- **MATERIAL TO PROCESS**:
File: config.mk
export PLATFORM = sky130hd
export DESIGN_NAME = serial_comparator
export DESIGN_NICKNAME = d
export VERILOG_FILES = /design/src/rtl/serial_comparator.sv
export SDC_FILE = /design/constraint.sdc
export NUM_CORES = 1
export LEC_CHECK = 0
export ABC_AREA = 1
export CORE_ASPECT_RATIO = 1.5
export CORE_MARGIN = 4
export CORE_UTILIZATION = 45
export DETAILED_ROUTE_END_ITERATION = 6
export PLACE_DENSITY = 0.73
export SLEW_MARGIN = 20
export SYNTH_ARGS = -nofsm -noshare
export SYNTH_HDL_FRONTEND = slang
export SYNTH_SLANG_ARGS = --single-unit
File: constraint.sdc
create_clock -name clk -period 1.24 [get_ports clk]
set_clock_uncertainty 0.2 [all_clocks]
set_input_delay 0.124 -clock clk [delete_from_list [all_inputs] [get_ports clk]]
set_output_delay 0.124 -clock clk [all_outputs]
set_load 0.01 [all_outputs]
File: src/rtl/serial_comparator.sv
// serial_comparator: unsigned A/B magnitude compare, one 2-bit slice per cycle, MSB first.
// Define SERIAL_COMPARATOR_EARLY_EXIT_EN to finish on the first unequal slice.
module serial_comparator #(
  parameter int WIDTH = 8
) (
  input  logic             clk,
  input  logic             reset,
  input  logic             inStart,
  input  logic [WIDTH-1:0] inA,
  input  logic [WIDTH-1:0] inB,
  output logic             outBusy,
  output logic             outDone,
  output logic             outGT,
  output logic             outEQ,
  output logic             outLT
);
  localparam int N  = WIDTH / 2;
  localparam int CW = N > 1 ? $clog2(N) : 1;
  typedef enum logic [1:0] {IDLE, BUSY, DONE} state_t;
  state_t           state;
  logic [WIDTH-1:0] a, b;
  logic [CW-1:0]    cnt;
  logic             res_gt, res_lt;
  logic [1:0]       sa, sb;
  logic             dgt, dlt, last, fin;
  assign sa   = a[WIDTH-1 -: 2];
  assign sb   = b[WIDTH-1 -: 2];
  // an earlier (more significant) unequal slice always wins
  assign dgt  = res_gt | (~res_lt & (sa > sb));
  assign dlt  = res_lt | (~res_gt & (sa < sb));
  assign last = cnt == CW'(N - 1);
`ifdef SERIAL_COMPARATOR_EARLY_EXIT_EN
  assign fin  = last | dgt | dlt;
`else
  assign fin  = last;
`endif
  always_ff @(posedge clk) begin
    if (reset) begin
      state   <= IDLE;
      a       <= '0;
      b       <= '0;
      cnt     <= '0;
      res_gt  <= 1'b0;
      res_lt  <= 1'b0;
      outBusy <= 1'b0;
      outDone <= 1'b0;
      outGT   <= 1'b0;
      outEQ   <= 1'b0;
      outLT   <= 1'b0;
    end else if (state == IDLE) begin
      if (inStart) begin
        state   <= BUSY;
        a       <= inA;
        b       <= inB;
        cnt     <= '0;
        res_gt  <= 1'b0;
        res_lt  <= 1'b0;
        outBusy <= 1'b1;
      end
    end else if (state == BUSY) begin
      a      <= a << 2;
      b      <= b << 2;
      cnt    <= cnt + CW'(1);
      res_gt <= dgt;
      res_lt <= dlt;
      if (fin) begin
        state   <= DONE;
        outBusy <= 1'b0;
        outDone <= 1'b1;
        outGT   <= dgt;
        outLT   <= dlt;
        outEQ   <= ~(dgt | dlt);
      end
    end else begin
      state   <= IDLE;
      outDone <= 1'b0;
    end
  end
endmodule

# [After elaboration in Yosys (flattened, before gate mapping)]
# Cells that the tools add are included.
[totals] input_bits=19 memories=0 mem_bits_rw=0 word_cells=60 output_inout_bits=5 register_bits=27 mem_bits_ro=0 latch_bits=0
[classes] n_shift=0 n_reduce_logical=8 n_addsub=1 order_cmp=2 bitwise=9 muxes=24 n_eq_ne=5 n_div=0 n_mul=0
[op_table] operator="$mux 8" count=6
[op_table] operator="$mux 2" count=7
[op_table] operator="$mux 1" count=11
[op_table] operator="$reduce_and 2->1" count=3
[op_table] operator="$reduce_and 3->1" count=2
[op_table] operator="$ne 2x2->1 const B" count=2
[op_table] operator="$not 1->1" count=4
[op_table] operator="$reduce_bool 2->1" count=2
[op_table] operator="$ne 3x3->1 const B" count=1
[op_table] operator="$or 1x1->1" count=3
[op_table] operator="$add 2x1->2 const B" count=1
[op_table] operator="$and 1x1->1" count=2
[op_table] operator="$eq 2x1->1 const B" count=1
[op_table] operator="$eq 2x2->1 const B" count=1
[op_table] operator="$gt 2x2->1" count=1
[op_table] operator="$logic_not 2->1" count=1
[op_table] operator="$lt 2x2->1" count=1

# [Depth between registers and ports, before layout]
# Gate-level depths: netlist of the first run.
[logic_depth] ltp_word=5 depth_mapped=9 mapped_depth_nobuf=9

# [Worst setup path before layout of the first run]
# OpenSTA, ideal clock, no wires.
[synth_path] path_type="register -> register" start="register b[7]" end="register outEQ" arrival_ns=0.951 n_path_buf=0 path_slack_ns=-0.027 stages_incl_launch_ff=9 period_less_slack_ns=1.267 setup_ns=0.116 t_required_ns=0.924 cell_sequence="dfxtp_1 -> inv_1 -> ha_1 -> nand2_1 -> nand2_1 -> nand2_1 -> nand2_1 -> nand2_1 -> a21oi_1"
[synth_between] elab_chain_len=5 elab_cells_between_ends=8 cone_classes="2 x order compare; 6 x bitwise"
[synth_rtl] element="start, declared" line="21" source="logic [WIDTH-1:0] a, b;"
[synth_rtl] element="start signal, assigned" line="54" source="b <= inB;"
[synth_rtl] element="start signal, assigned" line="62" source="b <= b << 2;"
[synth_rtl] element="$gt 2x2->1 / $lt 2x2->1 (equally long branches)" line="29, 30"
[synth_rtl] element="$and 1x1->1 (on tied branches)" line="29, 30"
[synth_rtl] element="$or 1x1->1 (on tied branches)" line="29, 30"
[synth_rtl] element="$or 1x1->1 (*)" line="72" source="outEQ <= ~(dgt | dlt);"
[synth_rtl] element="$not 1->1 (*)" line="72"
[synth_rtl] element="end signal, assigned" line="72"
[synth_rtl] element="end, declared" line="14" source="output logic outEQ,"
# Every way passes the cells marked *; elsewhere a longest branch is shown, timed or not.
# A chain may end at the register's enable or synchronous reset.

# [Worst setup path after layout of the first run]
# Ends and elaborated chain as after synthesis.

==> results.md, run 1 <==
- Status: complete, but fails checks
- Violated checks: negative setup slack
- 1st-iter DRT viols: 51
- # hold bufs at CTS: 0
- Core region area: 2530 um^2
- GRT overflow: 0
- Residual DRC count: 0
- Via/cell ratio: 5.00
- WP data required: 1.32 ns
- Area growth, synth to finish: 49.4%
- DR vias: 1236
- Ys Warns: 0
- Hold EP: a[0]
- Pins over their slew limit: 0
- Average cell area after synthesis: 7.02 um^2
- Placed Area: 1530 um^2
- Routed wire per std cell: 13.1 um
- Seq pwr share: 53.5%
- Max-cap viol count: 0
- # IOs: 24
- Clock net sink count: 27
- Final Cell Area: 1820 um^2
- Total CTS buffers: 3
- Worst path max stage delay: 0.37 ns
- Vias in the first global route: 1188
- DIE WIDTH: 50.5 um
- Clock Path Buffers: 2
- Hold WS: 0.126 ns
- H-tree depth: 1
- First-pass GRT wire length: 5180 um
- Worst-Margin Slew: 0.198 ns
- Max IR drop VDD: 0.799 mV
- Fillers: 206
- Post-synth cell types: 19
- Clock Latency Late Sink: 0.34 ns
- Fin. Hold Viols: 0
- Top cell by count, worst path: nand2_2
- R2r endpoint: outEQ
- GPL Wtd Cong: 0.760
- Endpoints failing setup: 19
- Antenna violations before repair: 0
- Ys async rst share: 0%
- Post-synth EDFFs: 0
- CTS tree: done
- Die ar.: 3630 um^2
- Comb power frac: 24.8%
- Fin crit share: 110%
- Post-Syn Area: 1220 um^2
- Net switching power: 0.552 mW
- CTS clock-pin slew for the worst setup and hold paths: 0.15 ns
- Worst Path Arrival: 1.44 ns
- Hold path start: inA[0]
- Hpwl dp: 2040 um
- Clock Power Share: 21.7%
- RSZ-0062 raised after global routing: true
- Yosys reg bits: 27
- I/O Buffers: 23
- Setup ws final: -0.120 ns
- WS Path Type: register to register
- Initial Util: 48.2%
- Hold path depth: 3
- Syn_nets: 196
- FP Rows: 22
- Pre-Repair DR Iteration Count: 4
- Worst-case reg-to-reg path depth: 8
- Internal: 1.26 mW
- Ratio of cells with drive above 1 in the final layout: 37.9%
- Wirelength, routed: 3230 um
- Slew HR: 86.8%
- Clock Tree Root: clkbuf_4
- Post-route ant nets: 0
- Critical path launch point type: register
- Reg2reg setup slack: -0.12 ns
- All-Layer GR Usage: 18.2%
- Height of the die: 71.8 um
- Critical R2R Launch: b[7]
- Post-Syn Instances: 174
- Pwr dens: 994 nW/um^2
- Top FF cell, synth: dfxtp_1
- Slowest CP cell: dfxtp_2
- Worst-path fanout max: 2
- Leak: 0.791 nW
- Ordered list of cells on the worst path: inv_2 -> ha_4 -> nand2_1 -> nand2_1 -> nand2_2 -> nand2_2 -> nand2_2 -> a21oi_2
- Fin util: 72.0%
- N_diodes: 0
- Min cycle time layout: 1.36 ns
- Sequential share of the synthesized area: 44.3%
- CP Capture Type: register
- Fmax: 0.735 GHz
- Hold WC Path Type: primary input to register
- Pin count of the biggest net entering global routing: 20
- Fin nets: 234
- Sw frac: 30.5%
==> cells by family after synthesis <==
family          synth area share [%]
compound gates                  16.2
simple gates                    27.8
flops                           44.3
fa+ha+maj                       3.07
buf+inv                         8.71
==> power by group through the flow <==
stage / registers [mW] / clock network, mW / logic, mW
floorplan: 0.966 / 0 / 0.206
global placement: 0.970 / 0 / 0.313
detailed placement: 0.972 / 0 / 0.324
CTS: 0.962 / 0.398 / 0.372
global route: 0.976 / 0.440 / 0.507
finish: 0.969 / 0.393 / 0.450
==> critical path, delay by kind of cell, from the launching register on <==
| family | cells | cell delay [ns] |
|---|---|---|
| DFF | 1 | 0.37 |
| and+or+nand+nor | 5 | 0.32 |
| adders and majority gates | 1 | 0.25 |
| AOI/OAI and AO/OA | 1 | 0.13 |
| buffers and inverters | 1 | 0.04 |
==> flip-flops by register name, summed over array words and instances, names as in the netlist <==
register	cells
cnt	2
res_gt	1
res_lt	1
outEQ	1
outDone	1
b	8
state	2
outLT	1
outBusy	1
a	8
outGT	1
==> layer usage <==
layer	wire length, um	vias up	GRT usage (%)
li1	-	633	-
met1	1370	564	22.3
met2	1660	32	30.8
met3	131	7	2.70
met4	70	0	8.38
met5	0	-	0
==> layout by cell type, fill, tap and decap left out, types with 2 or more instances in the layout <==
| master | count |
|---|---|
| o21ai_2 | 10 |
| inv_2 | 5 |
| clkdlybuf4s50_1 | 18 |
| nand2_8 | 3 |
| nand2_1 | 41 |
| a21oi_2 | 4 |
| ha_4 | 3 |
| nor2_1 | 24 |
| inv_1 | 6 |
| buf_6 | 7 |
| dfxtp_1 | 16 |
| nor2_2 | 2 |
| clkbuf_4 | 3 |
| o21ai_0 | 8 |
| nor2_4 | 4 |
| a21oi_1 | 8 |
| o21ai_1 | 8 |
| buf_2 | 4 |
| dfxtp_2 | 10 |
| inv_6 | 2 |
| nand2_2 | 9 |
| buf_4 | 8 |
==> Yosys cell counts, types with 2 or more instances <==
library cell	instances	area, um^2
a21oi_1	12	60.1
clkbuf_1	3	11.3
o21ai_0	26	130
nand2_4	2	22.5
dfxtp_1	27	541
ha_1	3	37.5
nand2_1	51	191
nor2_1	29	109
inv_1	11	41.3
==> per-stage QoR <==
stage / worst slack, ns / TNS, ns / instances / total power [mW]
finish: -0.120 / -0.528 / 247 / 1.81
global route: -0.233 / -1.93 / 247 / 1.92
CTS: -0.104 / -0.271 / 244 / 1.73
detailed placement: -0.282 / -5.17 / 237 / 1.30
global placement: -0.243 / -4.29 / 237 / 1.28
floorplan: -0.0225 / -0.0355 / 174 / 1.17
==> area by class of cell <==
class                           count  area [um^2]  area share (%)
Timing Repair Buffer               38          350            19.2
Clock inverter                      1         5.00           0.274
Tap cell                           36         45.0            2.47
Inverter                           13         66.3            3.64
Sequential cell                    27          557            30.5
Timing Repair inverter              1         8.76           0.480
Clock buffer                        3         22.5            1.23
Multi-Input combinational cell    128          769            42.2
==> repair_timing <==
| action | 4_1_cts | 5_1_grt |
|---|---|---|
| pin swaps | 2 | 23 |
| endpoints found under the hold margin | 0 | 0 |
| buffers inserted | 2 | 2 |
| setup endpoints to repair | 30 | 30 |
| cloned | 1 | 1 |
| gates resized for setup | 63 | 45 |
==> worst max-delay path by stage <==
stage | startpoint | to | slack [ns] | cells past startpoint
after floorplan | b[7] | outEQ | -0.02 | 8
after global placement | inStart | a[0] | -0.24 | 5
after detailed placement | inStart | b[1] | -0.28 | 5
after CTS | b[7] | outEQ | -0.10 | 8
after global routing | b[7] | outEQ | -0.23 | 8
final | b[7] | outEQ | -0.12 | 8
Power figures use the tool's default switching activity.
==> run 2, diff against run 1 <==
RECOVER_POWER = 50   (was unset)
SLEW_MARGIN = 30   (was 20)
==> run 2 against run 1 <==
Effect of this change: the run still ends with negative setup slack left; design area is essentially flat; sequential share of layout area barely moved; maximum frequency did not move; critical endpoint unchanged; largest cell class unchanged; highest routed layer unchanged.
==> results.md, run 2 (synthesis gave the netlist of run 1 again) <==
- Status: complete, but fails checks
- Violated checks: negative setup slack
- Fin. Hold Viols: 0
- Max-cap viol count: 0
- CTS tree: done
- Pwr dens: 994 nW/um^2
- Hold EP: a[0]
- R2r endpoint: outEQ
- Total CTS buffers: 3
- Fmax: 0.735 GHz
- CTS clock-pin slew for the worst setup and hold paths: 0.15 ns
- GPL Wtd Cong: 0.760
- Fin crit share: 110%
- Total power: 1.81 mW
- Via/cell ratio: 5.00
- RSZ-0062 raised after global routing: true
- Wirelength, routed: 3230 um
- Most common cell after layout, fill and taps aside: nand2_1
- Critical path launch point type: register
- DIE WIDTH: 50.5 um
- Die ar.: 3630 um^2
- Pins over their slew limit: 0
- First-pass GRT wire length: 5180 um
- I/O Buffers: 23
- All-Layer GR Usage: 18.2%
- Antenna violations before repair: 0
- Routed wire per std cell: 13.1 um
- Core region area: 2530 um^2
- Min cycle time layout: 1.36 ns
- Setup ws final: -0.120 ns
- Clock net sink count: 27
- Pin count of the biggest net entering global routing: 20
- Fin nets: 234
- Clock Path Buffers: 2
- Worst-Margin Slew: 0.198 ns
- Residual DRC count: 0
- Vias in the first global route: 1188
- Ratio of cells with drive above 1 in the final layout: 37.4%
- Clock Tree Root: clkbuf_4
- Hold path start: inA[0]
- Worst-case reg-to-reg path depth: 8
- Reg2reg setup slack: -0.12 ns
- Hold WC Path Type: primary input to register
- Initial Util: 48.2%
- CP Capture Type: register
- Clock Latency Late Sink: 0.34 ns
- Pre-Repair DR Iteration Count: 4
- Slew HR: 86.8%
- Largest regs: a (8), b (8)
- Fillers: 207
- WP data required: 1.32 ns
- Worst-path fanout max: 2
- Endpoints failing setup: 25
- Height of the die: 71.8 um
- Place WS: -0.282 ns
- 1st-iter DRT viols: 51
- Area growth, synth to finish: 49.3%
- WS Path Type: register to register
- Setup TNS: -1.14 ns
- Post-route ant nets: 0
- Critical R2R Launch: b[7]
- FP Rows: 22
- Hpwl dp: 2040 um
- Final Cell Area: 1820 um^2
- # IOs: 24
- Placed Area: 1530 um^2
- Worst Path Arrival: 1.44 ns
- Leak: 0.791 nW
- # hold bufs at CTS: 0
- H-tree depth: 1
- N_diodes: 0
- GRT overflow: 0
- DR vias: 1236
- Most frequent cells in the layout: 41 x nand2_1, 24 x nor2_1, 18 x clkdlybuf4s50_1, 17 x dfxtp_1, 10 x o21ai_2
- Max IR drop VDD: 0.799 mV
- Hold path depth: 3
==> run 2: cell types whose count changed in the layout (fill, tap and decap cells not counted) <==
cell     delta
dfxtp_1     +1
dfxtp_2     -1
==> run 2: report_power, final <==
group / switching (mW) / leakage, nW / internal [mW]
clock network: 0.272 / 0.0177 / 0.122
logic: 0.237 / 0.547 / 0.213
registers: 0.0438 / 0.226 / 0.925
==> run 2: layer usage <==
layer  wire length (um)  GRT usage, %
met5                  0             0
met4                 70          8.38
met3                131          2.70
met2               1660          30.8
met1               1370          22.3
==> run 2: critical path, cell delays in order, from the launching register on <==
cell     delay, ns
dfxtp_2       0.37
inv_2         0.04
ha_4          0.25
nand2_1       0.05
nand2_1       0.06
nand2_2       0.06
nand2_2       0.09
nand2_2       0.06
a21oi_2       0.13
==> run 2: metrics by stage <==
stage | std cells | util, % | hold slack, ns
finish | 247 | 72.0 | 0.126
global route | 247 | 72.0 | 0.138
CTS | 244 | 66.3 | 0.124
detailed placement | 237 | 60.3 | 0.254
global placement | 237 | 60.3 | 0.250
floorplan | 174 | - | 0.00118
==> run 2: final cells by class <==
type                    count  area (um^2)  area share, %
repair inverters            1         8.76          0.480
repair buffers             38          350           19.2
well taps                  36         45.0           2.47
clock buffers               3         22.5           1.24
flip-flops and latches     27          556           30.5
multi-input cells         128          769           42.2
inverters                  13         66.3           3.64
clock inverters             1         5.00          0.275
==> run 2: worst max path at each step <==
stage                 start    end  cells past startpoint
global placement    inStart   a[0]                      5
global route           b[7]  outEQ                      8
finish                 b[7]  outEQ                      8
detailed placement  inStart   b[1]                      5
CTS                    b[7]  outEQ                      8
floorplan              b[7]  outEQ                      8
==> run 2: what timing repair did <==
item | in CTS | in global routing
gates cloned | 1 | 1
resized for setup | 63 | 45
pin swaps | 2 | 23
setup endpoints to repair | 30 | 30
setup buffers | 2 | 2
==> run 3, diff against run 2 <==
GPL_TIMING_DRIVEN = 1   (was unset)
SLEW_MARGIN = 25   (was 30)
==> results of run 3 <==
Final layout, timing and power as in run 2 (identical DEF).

- **WORK TO COMPLETE**:
Your answer should consist solely of the lines above from the line with "- Sw frac: 30.5%" to the line with "global placement: 0.970 / 0 / 0.313", both included, reproduced exactly.

- **SOLUTION TO THIS PROBLEM**:
- Sw frac: 30.5%
==> cells by family after synthesis <==
family          synth area share [%]
compound gates                  16.2
simple gates                    27.8
flops                           44.3
fa+ha+maj                       3.07
buf+inv                         8.71
==> power by group through the flow <==
stage / registers [mW] / clock network, mW / logic, mW
floorplan: 0.966 / 0 / 0.206
global placement: 0.970 / 0 / 0.313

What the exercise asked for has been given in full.